From the start, the EU’s inclusion of palm oil as a ‘green’ source of biodiesel was a mistake of gargantuan proportions. Not because it didn’t help, but because it made things worse. Substantially worse.
Palm-oil biodiesel can cause up to three times the greenhouse gas emissions of fossil diesel. All growth in EU biodiesel since 2010 comes from imported palm oil, making vehicle drivers the top consumers of palm oil in Europe today. The EU is the world’s second largest importer of palm oil, and over half is destined to become biodiesel.
Alongside the total failure to tackle climate change there is the heart-rending destruction of some of the world’s richest wildlife habitat. Around 24 million hectares of Indonesia’s rainforest was destroyed between 1990 and 2015 – an area almost the size of the UK.

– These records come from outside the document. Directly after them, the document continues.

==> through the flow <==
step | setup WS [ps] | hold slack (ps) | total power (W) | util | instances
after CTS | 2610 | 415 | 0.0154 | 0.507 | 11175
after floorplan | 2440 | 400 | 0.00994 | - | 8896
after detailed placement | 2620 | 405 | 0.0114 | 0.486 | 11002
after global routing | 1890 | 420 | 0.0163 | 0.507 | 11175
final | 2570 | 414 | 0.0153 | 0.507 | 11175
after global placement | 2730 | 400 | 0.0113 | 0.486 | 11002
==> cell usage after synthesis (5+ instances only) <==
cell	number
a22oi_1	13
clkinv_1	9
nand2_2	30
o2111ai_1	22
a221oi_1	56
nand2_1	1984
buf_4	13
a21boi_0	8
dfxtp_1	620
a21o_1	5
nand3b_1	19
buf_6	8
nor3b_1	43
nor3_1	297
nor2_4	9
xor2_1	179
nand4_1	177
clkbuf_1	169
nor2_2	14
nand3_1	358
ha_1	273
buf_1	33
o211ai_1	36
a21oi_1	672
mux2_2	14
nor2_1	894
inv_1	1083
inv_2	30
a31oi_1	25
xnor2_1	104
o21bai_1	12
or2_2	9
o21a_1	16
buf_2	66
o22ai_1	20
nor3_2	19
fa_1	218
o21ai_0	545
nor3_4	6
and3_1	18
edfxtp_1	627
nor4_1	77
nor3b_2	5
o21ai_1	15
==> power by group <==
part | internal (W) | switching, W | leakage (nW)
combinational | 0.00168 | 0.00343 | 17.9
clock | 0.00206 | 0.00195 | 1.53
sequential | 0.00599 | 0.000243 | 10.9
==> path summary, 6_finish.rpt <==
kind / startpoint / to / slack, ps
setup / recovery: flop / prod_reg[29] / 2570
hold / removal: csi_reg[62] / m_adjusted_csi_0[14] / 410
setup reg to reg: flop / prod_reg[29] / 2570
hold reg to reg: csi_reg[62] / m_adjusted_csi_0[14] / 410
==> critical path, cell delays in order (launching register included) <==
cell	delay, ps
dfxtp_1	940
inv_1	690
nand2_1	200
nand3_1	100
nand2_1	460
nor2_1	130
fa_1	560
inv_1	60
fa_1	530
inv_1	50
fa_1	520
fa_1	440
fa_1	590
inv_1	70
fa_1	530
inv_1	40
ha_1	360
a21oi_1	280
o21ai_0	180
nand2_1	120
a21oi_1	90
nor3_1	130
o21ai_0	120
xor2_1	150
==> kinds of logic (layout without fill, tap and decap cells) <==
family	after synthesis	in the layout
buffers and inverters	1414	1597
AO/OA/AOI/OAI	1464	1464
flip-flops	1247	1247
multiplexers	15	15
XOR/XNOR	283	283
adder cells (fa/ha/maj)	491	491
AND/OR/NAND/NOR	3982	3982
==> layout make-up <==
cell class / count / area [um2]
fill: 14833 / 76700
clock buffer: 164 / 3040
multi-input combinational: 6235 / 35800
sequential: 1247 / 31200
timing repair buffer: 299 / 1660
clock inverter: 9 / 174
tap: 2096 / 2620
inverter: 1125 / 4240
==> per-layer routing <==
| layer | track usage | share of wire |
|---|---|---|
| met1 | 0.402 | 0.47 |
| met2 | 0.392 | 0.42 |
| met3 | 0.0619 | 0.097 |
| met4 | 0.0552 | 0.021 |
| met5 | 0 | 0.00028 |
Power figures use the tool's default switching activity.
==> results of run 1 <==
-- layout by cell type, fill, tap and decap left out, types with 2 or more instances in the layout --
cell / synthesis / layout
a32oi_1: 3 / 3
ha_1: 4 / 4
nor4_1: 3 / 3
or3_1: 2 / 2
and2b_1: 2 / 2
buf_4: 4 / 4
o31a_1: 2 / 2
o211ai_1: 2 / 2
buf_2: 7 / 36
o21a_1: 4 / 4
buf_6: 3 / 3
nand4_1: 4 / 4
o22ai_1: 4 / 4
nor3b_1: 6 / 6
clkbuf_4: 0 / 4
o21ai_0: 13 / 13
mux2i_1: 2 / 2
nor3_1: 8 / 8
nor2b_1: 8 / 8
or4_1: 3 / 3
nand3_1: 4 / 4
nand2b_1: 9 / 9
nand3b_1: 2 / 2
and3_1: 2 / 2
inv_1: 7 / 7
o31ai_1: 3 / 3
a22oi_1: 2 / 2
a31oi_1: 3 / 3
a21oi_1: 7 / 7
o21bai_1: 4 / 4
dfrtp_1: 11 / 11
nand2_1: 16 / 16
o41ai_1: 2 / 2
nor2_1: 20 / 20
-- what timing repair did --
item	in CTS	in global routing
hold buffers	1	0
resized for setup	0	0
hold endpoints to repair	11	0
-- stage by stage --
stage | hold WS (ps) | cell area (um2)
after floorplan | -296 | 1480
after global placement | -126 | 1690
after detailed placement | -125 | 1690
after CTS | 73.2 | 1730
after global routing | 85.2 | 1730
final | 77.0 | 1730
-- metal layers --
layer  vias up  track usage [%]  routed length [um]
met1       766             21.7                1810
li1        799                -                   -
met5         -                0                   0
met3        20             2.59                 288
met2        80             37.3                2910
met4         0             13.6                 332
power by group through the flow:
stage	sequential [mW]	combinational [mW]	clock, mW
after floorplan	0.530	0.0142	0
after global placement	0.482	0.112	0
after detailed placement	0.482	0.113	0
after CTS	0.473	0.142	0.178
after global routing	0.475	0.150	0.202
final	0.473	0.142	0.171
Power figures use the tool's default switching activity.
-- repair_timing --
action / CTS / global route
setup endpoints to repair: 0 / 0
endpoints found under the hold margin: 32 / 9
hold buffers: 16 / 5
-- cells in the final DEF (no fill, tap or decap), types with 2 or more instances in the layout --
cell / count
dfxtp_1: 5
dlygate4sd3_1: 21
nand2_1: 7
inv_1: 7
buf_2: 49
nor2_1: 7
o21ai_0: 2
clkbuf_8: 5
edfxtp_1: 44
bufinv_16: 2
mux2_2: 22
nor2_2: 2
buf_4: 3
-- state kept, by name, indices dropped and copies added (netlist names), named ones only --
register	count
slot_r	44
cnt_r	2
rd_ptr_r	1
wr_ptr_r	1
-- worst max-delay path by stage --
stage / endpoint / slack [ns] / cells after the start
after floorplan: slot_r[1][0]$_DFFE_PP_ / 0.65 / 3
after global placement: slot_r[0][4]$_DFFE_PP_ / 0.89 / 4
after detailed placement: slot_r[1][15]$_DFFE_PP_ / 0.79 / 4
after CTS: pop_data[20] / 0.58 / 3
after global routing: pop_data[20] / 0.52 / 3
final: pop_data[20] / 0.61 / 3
$ cat src/rtl/sfh_pkg.sv
package sfh_pkg;

  localparam int SYMBOL_BITS = 16;
  localparam int COUNT_BITS  = 20;
  localparam int DIST_BITS   = SYMBOL_BITS + 1;

  localparam int IN_WIDTH      = ((SYMBOL_BITS + 7) / 8) * 8;
  localparam int OUT_RAW_WIDTH = SYMBOL_BITS + COUNT_BITS + DIST_BITS;
  localparam int OUT_WIDTH     = ((OUT_RAW_WIDTH + 7) / 8) * 8;

  localparam logic [COUNT_BITS-1:0] CNT_MAX  = {COUNT_BITS{1'b1}};
  localparam logic [DIST_BITS-1:0]  NUM_SYMS = {1'b1, {SYMBOL_BITS{1'b0}}};

  localparam logic MODE_COUNT = 1'b0;
  localparam logic MODE_FETCH = 1'b1;

  typedef struct packed {
    logic clear_wr;   // write zero at the clearing address
    logic cnt_rd;     // read the count of the incoming symbol
    logic cnt_upd;    // write back the incremented count
    logic scan_rd;    // read the count at the scan position
    logic scan_miss;  // entry was zero, step to the next position
    logic scan_hit;   // return the entry and clear it
    logic scan_end;   // return the end marker and restart
  } sfh_cmd_t;

  typedef struct packed {
    logic clear_done;
    logic rd_nonzero;
    logic scan_at_end;
    logic out_free;
  } sfh_status_t;

endpackage

$ cat src/rtl/sfh_ctrl.sv
module sfh_ctrl
  import sfh_pkg::*;
(
  input  logic        clk,
  input  logic        rst,
  input  logic        s_tvalid,
  input  logic        s_tuser,
  output logic        s_tready,
  input  sfh_status_t status,
  output sfh_cmd_t    cmd
);

  localparam logic [2:0] ST_CLEAR    = 3'd0;
  localparam logic [2:0] ST_IDLE     = 3'd1;
  localparam logic [2:0] ST_CNT_UPD  = 3'd2;
  localparam logic [2:0] ST_SCAN_RD  = 3'd3;
  localparam logic [2:0] ST_SCAN_CHK = 3'd4;

  logic [2:0] state;
  logic [2:0] state_next;

  always_ff @(posedge clk) begin
    if (rst) begin
      state <= ST_CLEAR;
    end else begin
      state <= state_next;
    end
  end

  always_comb begin
    state_next = state;
    cmd        = '0;
    s_tready   = 1'b0;
    case (state)
      ST_CLEAR: begin
        cmd.clear_wr = 1'b1;
        if (status.clear_done) begin
          state_next = ST_IDLE;
        end
      end
      ST_IDLE: begin
        s_tready = 1'b1;
        if (s_tvalid) begin
          if (s_tuser == MODE_COUNT) begin
            cmd.cnt_rd = 1'b1;
            state_next = ST_CNT_UPD;
          end else begin
            state_next = ST_SCAN_RD;
          end
        end
      end
      ST_CNT_UPD: begin
        cmd.cnt_upd = 1'b1;
        state_next  = ST_IDLE;
      end
      ST_SCAN_RD: begin
        if (status.scan_at_end) begin
          if (status.out_free) begin
            cmd.scan_end = 1'b1;
            state_next   = ST_IDLE;
          end
        end else begin
          cmd.scan_rd = 1'b1;
          state_next  = ST_SCAN_CHK;
        end
      end
      ST_SCAN_CHK: begin
        // The read data register holds while no new read is issued, so a
        // hit can wait here for the output register to drain.
        if (status.rd_nonzero) begin
          if (status.out_free) begin
            cmd.scan_hit = 1'b1;
            state_next   = ST_IDLE;
          end
        end else begin
          cmd.scan_miss = 1'b1;
          state_next    = ST_SCAN_RD;
        end
      end
      default: begin
        state_next = ST_CLEAR;
      end
    endcase
  end

endmodule

$ cat config.mk
export PLATFORM = sky130hd
export DESIGN_NAME = sfh_ctrl
export DESIGN_NICKNAME = d
export VERILOG_FILES = /design/src/rtl/sfh_pkg.sv /design/src/rtl/sfh_ctrl.sv
export SDC_FILE = /design/constraint.sdc
export NUM_CORES = 1
export LEC_CHECK = 0
export BUFFER_PORTS_ARGS = -buffer_cell sky130_fd_sc_hd__buf_2
export CELL_PAD_IN_SITES_DETAIL_PLACEMENT = 0
export CELL_PAD_IN_SITES_GLOBAL_PLACEMENT = 1
export CORE_AREA = 2 2 39 41
export DETAILED_ROUTE_END_ITERATION = 10
export DIE_AREA = 0 0 41 43
export HOLD_SLACK_MARGIN = 0.05
export PLACE_DENSITY_LB_ADDON = 0.05
export SETUP_SLACK_MARGIN = 0.1
export SLEW_MARGIN = 15
export SYNTH_ARGS = -nofsm -noshare
export SYNTH_HDL_FRONTEND = slang
export SYNTH_SLANG_ARGS = --single-unit
$ cat constraint.sdc
create_clock -name clk -period 2.1 [get_ports clk]
set_input_delay 0.21 -clock clk [delete_from_list [all_inputs] [get_ports clk]]
set_output_delay 0.21 -clock clk [all_outputs]
set_load 0.03 [all_outputs]
Yosys cells after proc, flatten, opt, wreduce, memory -nomap -nowiden
Cells that the tools add are included.

Equal/unequal tests: 6. Muxes and demuxes: 21. Reduce and logical (&&, ||, !) cells: 2.

Operator list (count): 3-bit 2-to-1 mux (5); 3-bit case mux with 5 select lines (1); 1-bit 2-to-1 mux (14); 3-bit by 2-bit == test with 1-bit output (second input constant) (2); 2-bit != test (second input constant) (2); 3-bit by 1-bit == test with 1-bit output (second input constant) (1); 3-bit == test (second input constant) (1); 3-bit zero test (1); 2-bit 2-to-1 mux (1); 2-bit AND reduction (1).

Flip-flop bits (word level): 3. Input port bits: 8. Output and inout bits: 8. Logic and storage cells: 30.

Depth between registers and ports, before layout
Gate-level depths: netlist of the first run.

Depth in word-level cells: 3. Mapped depth: 5. Depth with buffers taken out: 4.

Worst setup path before layout of the first run
No wires, ideal clock.

Path kind: reg2out. Start point: register state[1]. End point: output cmd[0] in the netlist's numbering. Arrival time: 1.490 ns. Required time: 1.890 ns. Path slack: 0.400 ns. Stages on the path, launching flop included: 3. Buffers on the path: 0. Path through: dfxtp_1 -> inv_1 -> nor4_1.

RTL lines: start, declared (line sfh_ctrl.sv:19) `logic [2:0] state;`; start signal, assigned (line sfh_ctrl.sv:26) `state <= state_next;`; end, declared (line sfh_ctrl.sv:10) `output sfh_cmd_t cmd`.

==> flow_summary_export.csv, run 1 <==
group,metric,value,unit
run_status,status,"completed",
synth,synth-edff-count,0,
floorplanning,start_util,18.5,%
clock_tree,clock_path_buffers,2,
routing,via_per_inst,4.63,
clock_tree,clk_pin_slew,0.03,ns
synth,synth_top_cell_area_share,23.4,%
clock_tree,insertion_delay,0.23,ns
timing,slew_headroom,75.7,%
routing,wl_per_cell,10.9,um
global_routing,grt_pass1_vias,273,
routing,drc,0,
synth,ys_types,23,
timing,tightest_slew,0.365,ns
synth,yosysSeqAreaShare,23.4,%
setup_path,critPathMaxFanout,8,
synth,postSynthAreaPerCell,7.77,um2
clock_tree,cts_resized,0,
synth,synthCells,33,
run,maxCapViolations,0,
synth,synth.largest_area_cell,"dfxtp_1",
place,gp_congestion,0.684,
timing,min_period,1.62,ns
global_routing,antenna_found_initial,0,
place,io_buffers,15,
timing,hold_ws,0.311,ns
setup_path,cp_slowest_cell,"dfxtp_1",
timing,fmax,616,MHz
floorplanning,row_count,14,
synth,synth_area,256,um2
timing,finalCritPeriodShare,77.3,%
finish,final_common_cell,"buf_2",
floorplanning,io_pins,16,
routing,ant_nets,0,
finish,fin_nets,60,
floorplanning,die_width,41,um
timing,rsz0062_at_grt,"false",
timing,finalClockSkew,0.00320,ns
clock_tree,clockRootBuffer,"clkbuf_4",
setup_path,end_kind,"primary output",
routing,routed_wl,733,um
finish,antenna_cells,0,
global_routing,track_usage,9.42,%
synth,yosys-top-cells-area,"dfxtp_1 (23%), nor3_1 (5.9%), inv_1 (5.9%), nor4b_2 (5.9%), a31oi_1 (4.9%)",
setup_path,cpPeakStageDelay,0.47,ns
timing,setup_violations,0,
clock_tree,cts_buffers,3,
clock_tree,cts_setup_buffers,0,
pwr,p_leak,0.182,nW
finish,post-route-util,26.5,%
setup_path,crit_arrival,1.41,ns
floorplanning,die_area,1760,um2
timing,hold_viol_final,0,
floorplanning,core,1380,um2
global_routing,grt_first_pass_wirelength,1170,um
finish,syn2layout_area_growth,42.9,%
finish,max_flop_register,"state",
pwr,power_density,860,nW/um2
clock_tree,cts.sinks,3,
setup_path,required,1.89,ns
synth,synthFlopType,"dfxtp_1",
timing,finalMaxSlewViolations,0,
synth,synthesis.nets,41,
setup_path,start_kind,"flip-flop",
routing,dr.first_iter.drc_count,0,
timing,fin_setup_tns,0,ns
finish,largestRegisters,"state: 3 flops",
place,dp_cells,63,
clock_tree,htreeDepth,1,
routing,first_pass_iters,1,
finish,layout_common_cells,"buf_2 (15), inv_1 (4), nor3_1 (3), clkbuf_4 (3), dfxtp_1 (3)",
clock_tree,hold_buffers,0,
synth,yosysWarnings,0,
routing,num_vias,310,
clock_tree,cts_tree,"yes",
setup_path,path_cells,"nor3b_1, and3_2, buf_2",
finish,final_cells,67,
synth,synth_seq_cells,3,
synth,async_flop_share,0,%
setup_path,critPathKind,"reg -> out",
global_routing,grt-ovfl-total,0,
hold_path,min-delay-path-class,"in -> reg",
finish,largest_reg_flops,3,
place,dp_hpwl,577,um
floorplanning,die-height,43,um
pwr,vdd_drop_max,0.000208,V
finish,drive_above_1_share,39.2,%
global_routing,grt_max_degree,12,
-- report_power, final --
group	switching [mW]	internal, mW
logic	0.0775	0.0498
registers	0.0227	0.0666
clock network	0.0276	0.0711
-- logic make-up after synthesis --
group	Yosys count	synth area share (%)
simple gates	15	38.0
compound gates	9	24.4
flops	3	23.4
buf+inv	5	10.2
mux	1	3.90
-- path summary, 6_finish.rpt --
kind / startpoint / to / slack [ns] / depth (start not counted)
worst max-delay path: state[2]$_SDFFE_PP0P_ / cmd[1] / 0.48 / 3
worst min-delay path: status[2] / state[2]$_SDFFE_PP0P_ / 0.31 / 3
worst max register to register: state[0]$_SDFFE_PP0P_ / state[0]$_SDFFE_PP0P_ / 0.79 / 3
worst min register to register: state[0]$_SDFFE_PP0P_ / state[1]$_SDFFE_PP0P_ / 0.74 / 2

As well as orangutang, the destruction is laying waste to crucial habitat for a range of other rainforest species, including the endangered Bornean pygmy elephant, and the Sumatran tiger, elephant and rhino, all of which are critically endangered. Indeed, if oil palm expansion reaches its potential, it could affect over half of all threatened mammal species and 64% of threatened birds.
How could such a grave error be missed?
The original EU biofuels policy did not take into account emissions caused by deforestation and drainage of carbon-rich ecosystems. The increased demand for palm oil as a fuel rather than a food has meant that ever more land is being cleared of pristine rainforest and turned into plantations.
In June last year, the EU Parliament and national governments agreed to phase out palm oil biofuels by 2030, starting in 2023 for palm oil producing nations. However, the European Commission is making slow progress, coming under mounting pressure from the palm oil lobby and Malaysian and Indonesian governments, who are threatening a formal complaint to the World Trade Organization.
The new draft act from the European Commission does acknowledge that palm-oil biodiesel is unsustainable but contains several loopholes. These include exemptions for additional palm oil produced on ‘unused land’ or on independent plantations smaller than five hectares.
These are not trivial issues. In fact, they could render the act almost completely meaningless.
For some palm oil giants, over half their palm oil comes from small independent plantations. And small size by no means guarantees that they do not cause deforestation. In terms of ‘unused’ land, these areas may in fact be used by local communities to support themselves or deliver important ecosystem services.
These loopholes smack of the weasel words of the powerful biofuels lobby, and they cannot stand.